Rats that were treated with these cell-sized microparticles developed permanent immune tolerance to grafts—including a whole limb—from a donor rat, while keeping the rest of their immune system intact, according to a paper published today in Science Advances.
“It’s like hacking into the immune system borrowing a strategy used by one of humanity’s worst enemies to trick the body into accepting a transplant,” said senior author Steven Little, Ph.D., William Kepler Whiteford Endowed Professor and Chair of chemical and petroleum engineering in the Swanson School of Engineering at Pitt. “And we do it synthetically.”
The advantage of a synthetic approach rather than cell-based therapy, which is currently in clinical trials, is that the treatment logistics are much simpler.
“Instead of isolating cells from a patient, growing them up in the lab, injecting them back in and hoping they find the right location, we’re packaging it all up in an engineered system that recruits these naturally occurring cells right to the transplanted graft,” said lead author James Fisher, M.D., Ph.D., a postdoctoral researcher in the Pitt School of Medicine.
The microparticles work by releasing a native protein secreted by tumors, CCL22, which draws regulatory T cells (Treg cells) to the site of the graft, where they tag the foreign tissue as “self” so that it evades immune attack.
Microparticle-treated animals maintained healthy grafts for as long as they were monitored—a little under a year, equivalent to about 30 human years.
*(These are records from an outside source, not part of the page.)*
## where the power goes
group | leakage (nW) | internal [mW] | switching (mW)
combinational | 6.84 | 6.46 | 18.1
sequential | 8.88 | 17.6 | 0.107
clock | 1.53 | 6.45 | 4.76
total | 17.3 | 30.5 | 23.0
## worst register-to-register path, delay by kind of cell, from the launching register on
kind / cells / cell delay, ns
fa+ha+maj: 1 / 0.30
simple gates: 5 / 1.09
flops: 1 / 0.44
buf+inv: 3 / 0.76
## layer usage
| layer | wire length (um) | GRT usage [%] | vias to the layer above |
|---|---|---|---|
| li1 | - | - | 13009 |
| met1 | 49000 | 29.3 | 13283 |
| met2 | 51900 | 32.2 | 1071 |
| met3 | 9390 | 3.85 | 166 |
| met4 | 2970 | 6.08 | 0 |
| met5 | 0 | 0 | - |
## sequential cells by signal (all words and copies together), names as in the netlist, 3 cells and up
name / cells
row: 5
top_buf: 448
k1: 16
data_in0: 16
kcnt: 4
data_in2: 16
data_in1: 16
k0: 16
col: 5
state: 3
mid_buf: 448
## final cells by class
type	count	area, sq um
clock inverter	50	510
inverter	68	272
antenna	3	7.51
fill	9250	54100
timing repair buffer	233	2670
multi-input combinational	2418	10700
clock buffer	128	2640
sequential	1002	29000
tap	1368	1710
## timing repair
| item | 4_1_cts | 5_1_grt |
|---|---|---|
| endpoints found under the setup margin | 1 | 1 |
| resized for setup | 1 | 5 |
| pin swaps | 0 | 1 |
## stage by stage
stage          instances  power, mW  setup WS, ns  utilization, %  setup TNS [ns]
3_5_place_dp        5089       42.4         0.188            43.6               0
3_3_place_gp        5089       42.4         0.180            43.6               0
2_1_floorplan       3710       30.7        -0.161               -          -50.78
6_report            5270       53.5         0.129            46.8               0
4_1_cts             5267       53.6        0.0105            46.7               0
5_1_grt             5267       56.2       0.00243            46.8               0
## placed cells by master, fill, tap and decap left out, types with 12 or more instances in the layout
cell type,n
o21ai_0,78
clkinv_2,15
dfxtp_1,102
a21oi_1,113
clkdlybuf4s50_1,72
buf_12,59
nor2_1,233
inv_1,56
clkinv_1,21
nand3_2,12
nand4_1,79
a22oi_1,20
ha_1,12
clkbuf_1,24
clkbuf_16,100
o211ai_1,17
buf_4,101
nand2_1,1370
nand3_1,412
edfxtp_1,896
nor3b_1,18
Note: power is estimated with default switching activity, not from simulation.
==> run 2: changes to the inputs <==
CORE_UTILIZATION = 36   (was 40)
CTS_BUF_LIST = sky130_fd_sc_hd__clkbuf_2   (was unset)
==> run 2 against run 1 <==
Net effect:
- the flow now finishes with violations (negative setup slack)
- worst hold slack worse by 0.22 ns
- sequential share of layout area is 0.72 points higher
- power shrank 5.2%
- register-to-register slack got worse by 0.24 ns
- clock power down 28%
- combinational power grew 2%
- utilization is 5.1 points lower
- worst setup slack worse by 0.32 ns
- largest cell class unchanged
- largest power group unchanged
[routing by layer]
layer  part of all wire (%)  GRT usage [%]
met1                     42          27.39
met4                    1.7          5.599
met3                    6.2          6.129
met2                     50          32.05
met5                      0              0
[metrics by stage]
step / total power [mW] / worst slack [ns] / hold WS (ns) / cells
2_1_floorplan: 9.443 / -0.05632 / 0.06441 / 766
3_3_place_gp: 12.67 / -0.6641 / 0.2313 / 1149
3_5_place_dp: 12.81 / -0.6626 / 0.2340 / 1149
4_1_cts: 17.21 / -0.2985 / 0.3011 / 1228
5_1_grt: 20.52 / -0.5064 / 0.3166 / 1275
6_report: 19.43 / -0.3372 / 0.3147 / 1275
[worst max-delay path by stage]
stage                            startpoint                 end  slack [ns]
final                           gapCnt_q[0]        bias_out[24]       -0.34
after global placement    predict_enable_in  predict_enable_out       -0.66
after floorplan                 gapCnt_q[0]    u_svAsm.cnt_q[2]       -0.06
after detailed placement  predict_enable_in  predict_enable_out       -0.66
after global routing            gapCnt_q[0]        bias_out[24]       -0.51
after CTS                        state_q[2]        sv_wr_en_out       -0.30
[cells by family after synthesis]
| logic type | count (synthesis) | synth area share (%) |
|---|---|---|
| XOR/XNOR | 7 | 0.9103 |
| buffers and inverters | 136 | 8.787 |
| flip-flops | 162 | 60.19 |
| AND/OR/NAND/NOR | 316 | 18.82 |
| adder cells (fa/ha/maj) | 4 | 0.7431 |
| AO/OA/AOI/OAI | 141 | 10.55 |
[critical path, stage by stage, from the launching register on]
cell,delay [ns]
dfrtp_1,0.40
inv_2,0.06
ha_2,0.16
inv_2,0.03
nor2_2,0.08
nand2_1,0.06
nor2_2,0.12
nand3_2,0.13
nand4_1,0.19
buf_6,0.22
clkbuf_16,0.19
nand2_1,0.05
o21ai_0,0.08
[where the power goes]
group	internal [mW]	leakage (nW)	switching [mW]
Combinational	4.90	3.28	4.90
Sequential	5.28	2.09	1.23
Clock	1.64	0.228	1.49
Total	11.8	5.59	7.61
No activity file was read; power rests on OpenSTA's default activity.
<file path="src/rtl/jtframe_nvram_dump.sv">
// Serves io-controller NVRAM byte reads from a 16-bit game RAM port, with a one-deep request slot.
// Define JTFRAME_NVRAM_CACHE_EN to add a one-word read cache that short-cuts repeated word reads.
module jtframe_nvram_dump #(
   parameter int         AW   = 13,
   parameter logic [7:0] FILL = 8'hFF
)(
   input  logic          clk,
   input  logic          rst,
   input  logic          ioctl_ram,
   input  logic [24:0]   ioctl_addr,
   input  logic          ioctl_rd,
   output logic [7:0]    ioctl_data2sd,
   output logic          dump_ok,
   output logic          dump_ovf,
   output logic [AW-2:0] ram_addr,
   output logic          ram_rd,
   input  logic          ram_ack,
   input  logic          ram_dok,
   input  logic [15:0]   ram_din
);

   typedef enum logic [1:0] {ST_IDLE, ST_REQ, ST_WAIT, ST_SERVE} state_t;

   state_t        state_q, state_d;
   logic [7:0]    data_q, data_d;
   logic          ok_q, ok_d;
   logic          ovf_q, ovf_d;
   logic [AW-2:0] raddr_q, raddr_d;
   logic          rd_q, rd_d;
   logic          bsel_q, bsel_d;
   logic          pend_q, pend_d;
   logic [24:0]   pend_addr_q, pend_addr_d;
   logic          ram_en_q;

   logic          strobe_s;
   logic          busy_s;
   logic          take_s;
   logic [24:0]   take_addr_s;
   logic          oor_s;
   logic          drop_s;

`ifdef JTFRAME_NVRAM_CACHE_EN
   logic          cvalid_q, cvalid_d;
   logic [AW-2:0] ctag_q, ctag_d;
   logic [15:0]   cdata_q, cdata_d;
   logic          hit_s;
`endif

   assign strobe_s    = ioctl_rd & ioctl_ram;
   assign busy_s      = (state_q != ST_IDLE);
   // A waiting entry always wins over a strobe arriving in the same IDLE cycle
   assign take_s      = pend_q | strobe_s;
   assign take_addr_s = pend_q ? pend_addr_q : ioctl_addr;
   assign oor_s       = (take_addr_s >> AW) != 25'd0;
   assign drop_s      = busy_s & strobe_s & pend_q;

`ifdef JTFRAME_NVRAM_CACHE_EN
   assign hit_s = cvalid_q && (ctag_q == take_addr_s[AW-1:1]);
`endif

   // Pending slot: refilled in IDLE only when the old entry is consumed alongside a new strobe
   always_comb begin
      pend_d      = pend_q;
      pend_addr_d = pend_addr_q;
      if (!ioctl_ram) begin
         pend_d = 1'b0;
      end else if (state_q == ST_IDLE) begin
         pend_d      = pend_q & strobe_s;
         pend_addr_d = (pend_q & strobe_s) ? ioctl_addr : pend_addr_q;
      end else if (strobe_s && !pend_q) begin
         pend_d      = 1'b1;
         pend_addr_d = ioctl_addr;
      end else begin
         pend_d      = pend_q;
         pend_addr_d = pend_addr_q;
      end
   end

   // Main transaction FSM next-state and output values
   always_comb begin
      state_d = state_q;
      data_d  = data_q;
      ok_d    = 1'b0;
      ovf_d   = ovf_q;
      raddr_d = raddr_q;
      rd_d    = rd_q;
      bsel_d  = bsel_q;
      if (!ioctl_ram) begin
         state_d = ST_IDLE;
         rd_d    = 1'b0;
         ovf_d   = 1'b0;
      end else begin
         ovf_d = (ram_en_q ? ovf_q : 1'b0) | drop_s;
         case (state_q)
            ST_IDLE: begin
               if (take_s) begin
                  if (oor_s) begin
                     data_d  = FILL;
                     state_d = ST_SERVE;
                  end
`ifdef JTFRAME_NVRAM_CACHE_EN
                  else if (hit_s) begin
                     data_d  = take_addr_s[0] ? cdata_q[15:8] : cdata_q[7:0];
                     state_d = ST_SERVE;
                  end
`endif
                  else begin
                     raddr_d = take_addr_s[AW-1:1];
                     bsel_d  = take_addr_s[0];
                     rd_d    = 1'b1;
                     state_d = ST_REQ;
                  end
               end else begin
                  state_d = ST_IDLE;
               end
            end
            ST_REQ: begin
               if (ram_ack) begin
                  rd_d    = 1'b0;
                  state_d = ST_WAIT;
               end else begin
                  rd_d    = 1'b1;
               end
            end
            ST_WAIT: begin
               if (ram_dok) begin
                  data_d  = bsel_q ? ram_din[15:8] : ram_din[7:0];
                  state_d = ST_SERVE;
               end else begin
                  state_d = ST_WAIT;
               end
            end
            ST_SERVE: begin
               ok_d    = 1'b1;
               state_d = ST_IDLE;
            end
            default: begin
               rd_d    = 1'b0;
               state_d = ST_IDLE;
            end
         endcase
      end
   end

`ifdef JTFRAME_NVRAM_CACHE_EN
   // Cache refills from every accepted RAM word and forgets it on any upload start or stop
   always_comb begin
      cvalid_d = cvalid_q;
      ctag_d   = ctag_q;
      cdata_d  = cdata_q;
      if (ioctl_ram != ram_en_q) begin
         cvalid_d = 1'b0;
      end else if (ioctl_ram && state_q == ST_WAIT && ram_dok) begin
         cvalid_d = 1'b1;
         ctag_d   = raddr_q;
         cdata_d  = ram_din;
      end else begin
         cvalid_d = cvalid_q;
      end
   end
`endif

   // State and output registers
   always_ff @(posedge clk) begin
      if (rst) begin
         state_q     <= ST_IDLE;
         data_q      <= 8'h00;
         ok_q        <= 1'b0;
         ovf_q       <= 1'b0;
         raddr_q     <= '0;
         rd_q        <= 1'b0;
         bsel_q      <= 1'b0;
         pend_q      <= 1'b0;
         pend_addr_q <= 25'd0;
         ram_en_q    <= 1'b0;
`ifdef JTFRAME_NVRAM_CACHE_EN
         cvalid_q    <= 1'b0;
         ctag_q      <= '0;
         cdata_q     <= 16'h0000;
`endif
      end else begin
         state_q     <= state_d;
         data_q      <= data_d;
         ok_q        <= ok_d;
         ovf_q       <= ovf_d;
         raddr_q     <= raddr_d;
         rd_q        <= rd_d;
         bsel_q      <= bsel_d;
         pend_q      <= pend_d;
         pend_addr_q <= pend_addr_d;
         ram_en_q    <= ioctl_ram;
`ifdef JTFRAME_NVRAM_CACHE_EN
         cvalid_q    <= cvalid_d;
         ctag_q      <= ctag_d;
         cdata_q     <= cdata_d;
`endif
      end
   end

   assign ioctl_data2sd = data_q;
   assign dump_ok       = ok_q;
   assign dump_ovf      = ovf_q;
   assign ram_addr      = raddr_q;
   assign ram_rd        = rd_q;

endmodule
</file>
All it took was two shots to effect seemingly permanent change.
In a companion paper published recently in PNAS, the researchers showed that these engineered microparticles can train the immune system of one strain of rat to accept a donor limb from a different strain. This new paper shows that the effects are specific to the intended donor. Skin grafts from a third strain were rapidly rejected.
Today, transplant patients take daily doses of immunosuppressant drugs to avoid rejection, leaving them vulnerable to cancer, diabetes, infectious diseases and a host of other ailments that come along with a weakened immune system.
“These drugs hammer the immune system into submission so it can’t attack the transplanted organ, but then it can’t protect the body either,” said coauthor Stephen Balmert, Ph.D., a postdoctoral researcher in the Pitt School of Medicine. “We’re trying to teach the immune system to tolerate the limb, so that a transplant recipient can remain immunocompetent.”
The risks of lifelong immunosuppression are particularly problematic when the transplant isn’t a life-saving procedure. Doctors and patients have to consider whether the benefits outweigh the risks.